_EXERCISE BRIEF_
What you return must be every line below that includes the word "bitwise".

_INFORMATION_

*****

`src/rtl/issue_pair_queue.sv`:
```
// Front-end instruction buffer that issues the oldest instruction alone,
// or the oldest two together when they form a legal INT/FP pair.
module issue_pair_queue #(
    parameter int depth_p          = 4,
    parameter int payload_width_p  = 32,
    parameter int reg_addr_width_p = 5,
    parameter int ctr_width_p      = 32
) (
    input  logic                             clk_i,
    input  logic                             reset_i,
    input  logic [1:0]                       enq_v_i,
    output logic                             enq_ready_o,
    input  logic [1:0][payload_width_p-1:0]  enq_payload_i,
    input  logic [1:0][reg_addr_width_p-1:0] enq_rd_i,
    input  logic [1:0][reg_addr_width_p-1:0] enq_rs1_i,
    input  logic [1:0][reg_addr_width_p-1:0] enq_rs2_i,
    input  logic [1:0]                       enq_write_rd_i,
    input  logic [1:0]                       enq_read_rs1_i,
    input  logic [1:0]                       enq_read_rs2_i,
    input  logic [1:0]                       enq_is_fp_i,
    input  logic [1:0]                       enq_is_special_i,
    input  logic                             dual_en_i,
    input  logic                             flush_i,
    output logic [1:0]                       issue_v_o,
    output logic [1:0][payload_width_p-1:0]  issue_payload_o,
    input  logic                             issue_ready_i,
    output logic [ctr_width_p-1:0]           dual_cnt_o
);

    localparam int ptr_w = $clog2(depth_p);
    localparam int cnt_w = $clog2(depth_p + 1);

    typedef logic [ptr_w-1:0]       ptr_t;
    typedef logic [cnt_w-1:0]       cnt_t;
    typedef logic [ctr_width_p-1:0] ctr_t;

    typedef struct packed {
        logic [payload_width_p-1:0]  payload;
        logic [reg_addr_width_p-1:0] rd;
        logic [reg_addr_width_p-1:0] rs1;
        logic [reg_addr_width_p-1:0] rs2;
        logic                        write_rd;
        logic                        read_rs1;
        logic                        read_rs2;
        logic                        is_fp;
        logic                        is_special;
    } entry_t;

    localparam cnt_t enq_lvl = cnt_t'(depth_p - 2);

    entry_t mem [depth_p];
    ptr_t   head_r;
    ptr_t   tail_r;
    cnt_t   count_r;
    ctr_t   dual_r;

    entry_t in_e [2];
    entry_t h0;
    entry_t h1;
    logic   raw;
    logic   waw;
    logic   pair_ok;
    logic   enq_fire;
    cnt_t   enq_n;
    cnt_t   deq_n;

    always_comb begin
        for (int i = 0; i < 2; i++) begin
            in_e[i] = '{
                payload:    enq_payload_i[i],
                rd:         enq_rd_i[i],
                rs1:        enq_rs1_i[i],
                rs2:        enq_rs2_i[i],
                write_rd:   enq_write_rd_i[i],
                read_rs1:   enq_read_rs1_i[i],
                read_rs2:   enq_read_rs2_i[i],
                is_fp:      enq_is_fp_i[i],
                is_special: enq_is_special_i[i]
            };
        end
    end

    assign h0 = mem[head_r];
    assign h1 = mem[head_r + ptr_t'(1)];

    // Register matches are deliberately conservative: x0 and file are ignored.
    assign raw = h0.write_rd
               & ((h1.read_rs1 & (h0.rd == h1.rs1))
               |  (h1.read_rs2 & (h0.rd == h1.rs2)));
    assign waw = h0.write_rd & h1.write_rd & (h0.rd == h1.rd);

    assign pair_ok = (count_r >= cnt_t'(2))
                   & dual_en_i
                   & ~h0.is_special
                   & ~h1.is_special
                   & (h0.is_fp ^ h1.is_fp)
                   & ~raw
                   & ~waw;

    always_comb begin
        issue_v_o = 2'b00;
        priority case (1'b1)
            (flush_i || count_r == '0): issue_v_o = 2'b00;
            pair_ok:                    issue_v_o = 2'b11;
            default:                    issue_v_o = 2'b01;
        endcase
    end

    assign issue_payload_o[0] = h0.payload;
    assign issue_payload_o[1] = h1.payload;

    assign enq_ready_o = (count_r <= enq_lvl);
    assign enq_fire    = enq_v_i[0] & enq_ready_o & ~flush_i;
    assign enq_n       = enq_fire
                       ? (enq_v_i[1] ? cnt_t'(2) : cnt_t'(1))
                       : '0;
    assign deq_n       = issue_ready_i
                       ? cnt_t'(issue_v_o[0]) + cnt_t'(issue_v_o[1])
                       : '0;

    always_ff @(posedge clk_i or posedge reset_i) begin
        if (reset_i) begin
            mem     <= '{default: '0};
            head_r  <= '0;
            tail_r  <= '0;
            count_r <= '0;
        end else if (flush_i) begin
            head_r  <= tail_r;
            count_r <= '0;
        end else begin
            head_r  <= head_r + ptr_t'(deq_n);
            tail_r  <= tail_r + ptr_t'(enq_n);
            count_r <= count_r + enq_n - deq_n;
            if (enq_fire)
                mem[tail_r] <= in_e[0];
            if (enq_fire && enq_v_i[1])
                mem[tail_r + ptr_t'(1)] <= in_e[1];
        end
    end

    always_ff @(posedge clk_i or posedge reset_i) begin
        if (reset_i)
            dual_r <= '0;
        else if (issue_v_o == 2'b11 && issue_ready_i && dual_r != '1)
            dual_r <= dual_r + ctr_t'(1);
    end

    assign dual_cnt_o = dual_r;

    a_enq_lanes: assert property (
        @(posedge clk_i) disable iff (reset_i) enq_v_i != 2'b10
    );

endmodule

```
`config.mk`:
```
export PLATFORM = sky130hd
export DESIGN_NAME = issue_pair_queue
export DESIGN_NICKNAME = d
export VERILOG_FILES = /design/src/rtl/issue_pair_queue.sv
export SDC_FILE = /design/constraint.sdc
export NUM_CORES = 1
export LEC_CHECK = 0
export CAP_MARGIN = 10
export CORE_ASPECT_RATIO = 1.75
export CORE_MARGIN = 2
export CORE_UTILIZATION = 49
export DETAILED_ROUTE_END_ITERATION = 12
export PLACE_DENSITY = 0.84
export SLEW_MARGIN = 10
export SYNTH_ARGS = -nofsm -noshare
export SYNTH_HDL_FRONTEND = slang
export SYNTH_SLANG_ARGS = --single-unit
```
`constraint.sdc`:
```
create_clock -name clk_i -period 17.4 [get_ports clk_i]
set_clock_uncertainty 0.15 [all_clocks]
set_input_delay 4.35 -clock clk_i [delete_from_list [all_inputs] [get_ports clk_i]]
set_output_delay 4.35 -clock clk_i [all_outputs]
set_load 0.03 [all_outputs]
```
After elaboration in Yosys (flattened, before gate mapping) --
Cells that the tools add are included.
Storage, ports and cells: flip-flop bits (word level) 247, bits of input ports 111
Cells by class: $add $sub $neg 8, magnitude comparators 8, equal/unequal tests 5, muxes and demuxes 22, bitwise logic cells 24, reduce and logical (&&, ||, !) cells 7
Operator list (count):
- 208-bit two-way mux | 3
- 208-bit bitwise mux | 2
- 52-bit two-way mux | 6
- 52-bit binary-select mux with 2-bit select | 2
- 52-bit demux with 2-bit select | 2
- 32-bit by 1-bit adder with 32-bit output (second input constant) | 1
- 32-bit inequality test (second input constant) | 1
- 5-bit equality test | 3
- 1-bit bitwise AND | 13
- 3-bit >= comparator (second input constant) | 4
- 2-bit two-way mux | 6
- 2-bit inverter with 3-bit output | 4
- 3-bit by 1-bit less-than comparator with 1-bit output (second input constant) | 2
- 1-bit logical AND | 5
- 1-bit inverter | 5
- 2-bit by 1-bit adder with 2-bit output (second input constant) | 2
- 2-bit adder | 2
- 3-bit by 2-bit adder with 3-bit output | 1
- 3-bit by 2-bit >= comparator with 1-bit output (second input constant) | 1
- 3-bit by 2-bit <= comparator with 1-bit output (second input constant) | 1
- 3-bit logical NOT | 1
- 3-bit two-way mux | 1
- 3-bit by 2-bit subtractor with 3-bit output | 1
- 1-bit by 1-bit adder with 2-bit output | 1
- 4 further kinds | 4

Longest topological paths before layout --
Gate-level depths: netlist (run 1).
depth after elaboration 18, gate-level depth with buffers 16

Least setup slack after synthesis (run 1) --
No wires, ideal clock.
path kind input-to-output, start point in flush_i, end point out issue_v_o[1], arrival time 5273 ps, data required time 12900 ps, slack 7627 ps, cell stages on the path 2, cell sequence nor2_1 -> and3_1
On the way: word-level cells in the longest chain between the ends 2
Ends and longest elaborated chain:
- from (decl) | RTL line 23 | input logic flush_i,
- 1-bit logical OR | RTL line 103 | (flush_i || count_r == '0): issue_v_o = 2'b00;
- 2-bit two-way mux | RTL line 102 | priority case (1'b1)
- to (decl) | RTL line 24 | output logic [1:0] issue_v_o,
Every way passes these cells.

Final worst setup path (run 1) --
Ends and elaborated chain as after synthesis.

*****

_TASK ANSWER_
Cells by class: $add $sub $neg 8, magnitude comparators 8, equal/unequal tests 5, muxes and demuxes 22, bitwise logic cells 24, reduce and logical (&&, ||, !) cells 7
- 208-bit bitwise mux | 2
- 1-bit bitwise AND | 13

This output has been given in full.